## [What you need to do]
Transcribe the listing below from its opening line up to and including the line that contains "MK=$(grep -o 'make"; reproduce nothing else.

==================================================

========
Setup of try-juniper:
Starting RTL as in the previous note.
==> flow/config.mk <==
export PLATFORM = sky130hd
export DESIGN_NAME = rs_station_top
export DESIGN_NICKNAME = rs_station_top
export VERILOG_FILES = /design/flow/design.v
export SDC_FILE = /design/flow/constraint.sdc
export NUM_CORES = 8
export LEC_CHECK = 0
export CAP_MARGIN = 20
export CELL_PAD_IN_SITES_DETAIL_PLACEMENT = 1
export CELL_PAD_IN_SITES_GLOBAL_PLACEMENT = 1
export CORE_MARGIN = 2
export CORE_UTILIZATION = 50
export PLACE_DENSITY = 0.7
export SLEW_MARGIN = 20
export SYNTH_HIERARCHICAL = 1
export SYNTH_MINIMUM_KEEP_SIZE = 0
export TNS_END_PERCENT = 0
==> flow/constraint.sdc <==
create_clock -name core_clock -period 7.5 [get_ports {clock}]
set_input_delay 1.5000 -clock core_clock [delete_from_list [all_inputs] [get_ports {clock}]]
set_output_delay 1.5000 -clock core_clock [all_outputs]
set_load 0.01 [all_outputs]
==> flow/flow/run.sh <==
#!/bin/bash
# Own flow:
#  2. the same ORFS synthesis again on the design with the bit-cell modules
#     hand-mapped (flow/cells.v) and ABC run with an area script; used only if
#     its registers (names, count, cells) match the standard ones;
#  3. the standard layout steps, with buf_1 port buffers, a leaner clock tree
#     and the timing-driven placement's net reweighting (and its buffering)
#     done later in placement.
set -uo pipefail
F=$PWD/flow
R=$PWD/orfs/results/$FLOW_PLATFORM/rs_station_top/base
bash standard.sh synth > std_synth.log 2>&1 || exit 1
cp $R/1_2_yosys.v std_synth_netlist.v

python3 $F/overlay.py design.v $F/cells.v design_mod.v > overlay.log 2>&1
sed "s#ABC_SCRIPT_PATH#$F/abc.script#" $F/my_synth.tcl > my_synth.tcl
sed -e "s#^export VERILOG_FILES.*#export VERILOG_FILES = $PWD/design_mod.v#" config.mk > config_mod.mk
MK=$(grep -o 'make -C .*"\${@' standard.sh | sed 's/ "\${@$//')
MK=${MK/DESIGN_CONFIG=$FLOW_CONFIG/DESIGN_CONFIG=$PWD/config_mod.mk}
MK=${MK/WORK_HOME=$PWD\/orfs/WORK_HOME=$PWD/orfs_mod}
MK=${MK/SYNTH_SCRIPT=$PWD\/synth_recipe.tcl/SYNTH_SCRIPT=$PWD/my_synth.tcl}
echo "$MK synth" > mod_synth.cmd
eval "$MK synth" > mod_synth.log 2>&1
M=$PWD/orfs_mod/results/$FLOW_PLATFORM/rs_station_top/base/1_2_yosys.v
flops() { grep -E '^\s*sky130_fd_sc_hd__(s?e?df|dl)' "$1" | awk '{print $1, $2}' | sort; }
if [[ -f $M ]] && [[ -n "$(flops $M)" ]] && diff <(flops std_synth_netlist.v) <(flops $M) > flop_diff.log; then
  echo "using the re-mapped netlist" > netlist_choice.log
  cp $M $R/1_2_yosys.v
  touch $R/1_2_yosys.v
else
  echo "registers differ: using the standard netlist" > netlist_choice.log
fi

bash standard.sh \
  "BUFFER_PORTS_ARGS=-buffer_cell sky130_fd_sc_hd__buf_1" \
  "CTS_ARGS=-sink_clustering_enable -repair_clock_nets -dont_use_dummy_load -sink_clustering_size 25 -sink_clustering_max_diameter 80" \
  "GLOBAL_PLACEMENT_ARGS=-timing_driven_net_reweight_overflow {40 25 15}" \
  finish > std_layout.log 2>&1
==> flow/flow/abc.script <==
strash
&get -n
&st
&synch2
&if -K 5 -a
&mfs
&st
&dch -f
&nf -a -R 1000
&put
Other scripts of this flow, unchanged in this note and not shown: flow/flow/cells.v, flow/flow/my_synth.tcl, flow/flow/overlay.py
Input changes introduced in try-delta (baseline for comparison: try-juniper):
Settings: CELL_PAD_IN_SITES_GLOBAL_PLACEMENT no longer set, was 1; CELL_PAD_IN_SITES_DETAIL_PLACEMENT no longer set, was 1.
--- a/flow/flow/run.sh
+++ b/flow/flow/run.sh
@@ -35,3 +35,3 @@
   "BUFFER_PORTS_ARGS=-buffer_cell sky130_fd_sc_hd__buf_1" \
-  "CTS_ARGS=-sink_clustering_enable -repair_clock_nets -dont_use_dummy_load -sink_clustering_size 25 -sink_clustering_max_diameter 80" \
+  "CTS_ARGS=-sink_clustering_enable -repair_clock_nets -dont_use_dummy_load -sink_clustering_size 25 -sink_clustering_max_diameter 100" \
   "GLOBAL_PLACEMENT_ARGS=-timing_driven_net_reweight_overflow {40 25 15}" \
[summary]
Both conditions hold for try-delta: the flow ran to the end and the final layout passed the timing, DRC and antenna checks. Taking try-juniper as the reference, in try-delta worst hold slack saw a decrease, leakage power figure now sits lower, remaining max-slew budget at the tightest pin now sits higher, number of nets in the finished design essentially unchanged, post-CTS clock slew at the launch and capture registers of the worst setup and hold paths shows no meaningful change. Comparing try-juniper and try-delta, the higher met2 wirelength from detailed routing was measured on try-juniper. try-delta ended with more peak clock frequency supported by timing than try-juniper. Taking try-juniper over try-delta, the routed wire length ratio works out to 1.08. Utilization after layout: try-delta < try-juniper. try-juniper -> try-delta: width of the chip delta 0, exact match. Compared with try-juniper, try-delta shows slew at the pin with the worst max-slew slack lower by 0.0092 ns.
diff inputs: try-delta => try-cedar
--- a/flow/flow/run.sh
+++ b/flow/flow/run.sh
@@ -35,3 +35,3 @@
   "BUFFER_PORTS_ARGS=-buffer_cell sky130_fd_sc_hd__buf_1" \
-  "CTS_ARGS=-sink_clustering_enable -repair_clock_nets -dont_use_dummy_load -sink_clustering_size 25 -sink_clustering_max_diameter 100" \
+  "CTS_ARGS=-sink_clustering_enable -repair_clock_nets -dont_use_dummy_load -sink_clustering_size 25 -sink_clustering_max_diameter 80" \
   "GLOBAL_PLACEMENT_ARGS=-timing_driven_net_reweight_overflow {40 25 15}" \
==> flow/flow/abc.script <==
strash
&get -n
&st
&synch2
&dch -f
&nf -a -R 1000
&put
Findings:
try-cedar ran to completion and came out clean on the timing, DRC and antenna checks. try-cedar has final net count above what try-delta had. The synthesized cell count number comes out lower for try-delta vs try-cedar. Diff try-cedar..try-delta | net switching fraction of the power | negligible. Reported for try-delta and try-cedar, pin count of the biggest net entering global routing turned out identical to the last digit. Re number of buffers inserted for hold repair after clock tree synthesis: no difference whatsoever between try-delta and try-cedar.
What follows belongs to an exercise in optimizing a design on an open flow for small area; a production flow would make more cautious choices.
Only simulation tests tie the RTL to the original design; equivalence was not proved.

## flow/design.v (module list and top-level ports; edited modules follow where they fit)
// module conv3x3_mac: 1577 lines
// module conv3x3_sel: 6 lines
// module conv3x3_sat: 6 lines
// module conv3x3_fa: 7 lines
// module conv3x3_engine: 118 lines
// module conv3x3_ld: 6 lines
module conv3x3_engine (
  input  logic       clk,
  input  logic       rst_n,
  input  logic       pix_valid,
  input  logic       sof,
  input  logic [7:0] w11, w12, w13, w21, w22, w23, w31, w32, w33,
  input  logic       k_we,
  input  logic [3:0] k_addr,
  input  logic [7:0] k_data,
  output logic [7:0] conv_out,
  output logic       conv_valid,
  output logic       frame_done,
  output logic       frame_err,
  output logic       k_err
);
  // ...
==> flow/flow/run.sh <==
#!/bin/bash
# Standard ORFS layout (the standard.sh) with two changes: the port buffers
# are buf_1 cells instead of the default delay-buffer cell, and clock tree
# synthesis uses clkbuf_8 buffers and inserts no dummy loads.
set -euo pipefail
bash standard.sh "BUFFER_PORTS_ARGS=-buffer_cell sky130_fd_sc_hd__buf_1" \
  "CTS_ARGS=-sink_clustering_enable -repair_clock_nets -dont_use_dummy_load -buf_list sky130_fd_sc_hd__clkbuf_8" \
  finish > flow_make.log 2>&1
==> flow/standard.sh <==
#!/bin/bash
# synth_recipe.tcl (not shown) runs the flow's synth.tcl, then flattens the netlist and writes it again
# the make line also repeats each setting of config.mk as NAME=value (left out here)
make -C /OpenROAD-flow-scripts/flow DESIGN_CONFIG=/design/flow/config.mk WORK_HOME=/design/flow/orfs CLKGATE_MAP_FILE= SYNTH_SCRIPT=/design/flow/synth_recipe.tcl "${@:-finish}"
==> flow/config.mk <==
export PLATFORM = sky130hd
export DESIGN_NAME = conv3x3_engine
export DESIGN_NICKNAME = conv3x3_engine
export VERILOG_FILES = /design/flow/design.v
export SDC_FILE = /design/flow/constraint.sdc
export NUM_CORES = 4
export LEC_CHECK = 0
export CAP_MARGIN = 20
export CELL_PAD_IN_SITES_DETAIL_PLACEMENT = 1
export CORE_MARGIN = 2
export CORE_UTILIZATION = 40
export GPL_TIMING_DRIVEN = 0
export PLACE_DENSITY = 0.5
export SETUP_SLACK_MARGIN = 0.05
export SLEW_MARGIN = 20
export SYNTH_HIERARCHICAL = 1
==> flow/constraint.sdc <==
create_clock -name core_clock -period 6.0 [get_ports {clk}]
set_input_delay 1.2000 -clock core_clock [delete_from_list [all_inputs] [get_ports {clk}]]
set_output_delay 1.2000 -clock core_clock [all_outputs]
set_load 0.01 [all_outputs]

==================================================

## [Output of the task]
========
Setup of try-juniper:
Starting RTL as in the previous note.
==> flow/config.mk <==
export PLATFORM = sky130hd
export DESIGN_NAME = rs_station_top
export DESIGN_NICKNAME = rs_station_top
export VERILOG_FILES = /design/flow/design.v
export SDC_FILE = /design/flow/constraint.sdc
export NUM_CORES = 8
export LEC_CHECK = 0
export CAP_MARGIN = 20
export CELL_PAD_IN_SITES_DETAIL_PLACEMENT = 1
export CELL_PAD_IN_SITES_GLOBAL_PLACEMENT = 1
export CORE_MARGIN = 2
export CORE_UTILIZATION = 50
export PLACE_DENSITY = 0.7
export SLEW_MARGIN = 20
export SYNTH_HIERARCHICAL = 1
export SYNTH_MINIMUM_KEEP_SIZE = 0
export TNS_END_PERCENT = 0
==> flow/constraint.sdc <==
create_clock -name core_clock -period 7.5 [get_ports {clock}]
set_input_delay 1.5000 -clock core_clock [delete_from_list [all_inputs] [get_ports {clock}]]
set_output_delay 1.5000 -clock core_clock [all_outputs]
set_load 0.01 [all_outputs]
==> flow/flow/run.sh <==
#!/bin/bash
# Own flow:
#  2. the same ORFS synthesis again on the design with the bit-cell modules
#     hand-mapped (flow/cells.v) and ABC run with an area script; used only if
#     its registers (names, count, cells) match the standard ones;
#  3. the standard layout steps, with buf_1 port buffers, a leaner clock tree
#     and the timing-driven placement's net reweighting (and its buffering)
#     done later in placement.
set -uo pipefail
F=$PWD/flow
R=$PWD/orfs/results/$FLOW_PLATFORM/rs_station_top/base
bash standard.sh synth > std_synth.log 2>&1 || exit 1
cp $R/1_2_yosys.v std_synth_netlist.v

python3 $F/overlay.py design.v $F/cells.v design_mod.v > overlay.log 2>&1
sed "s#ABC_SCRIPT_PATH#$F/abc.script#" $F/my_synth.tcl > my_synth.tcl
sed -e "s#^export VERILOG_FILES.*#export VERILOG_FILES = $PWD/design_mod.v#" config.mk > config_mod.mk
MK=$(grep -o 'make -C .*"\${@' standard.sh | sed 's/ "\${@$//')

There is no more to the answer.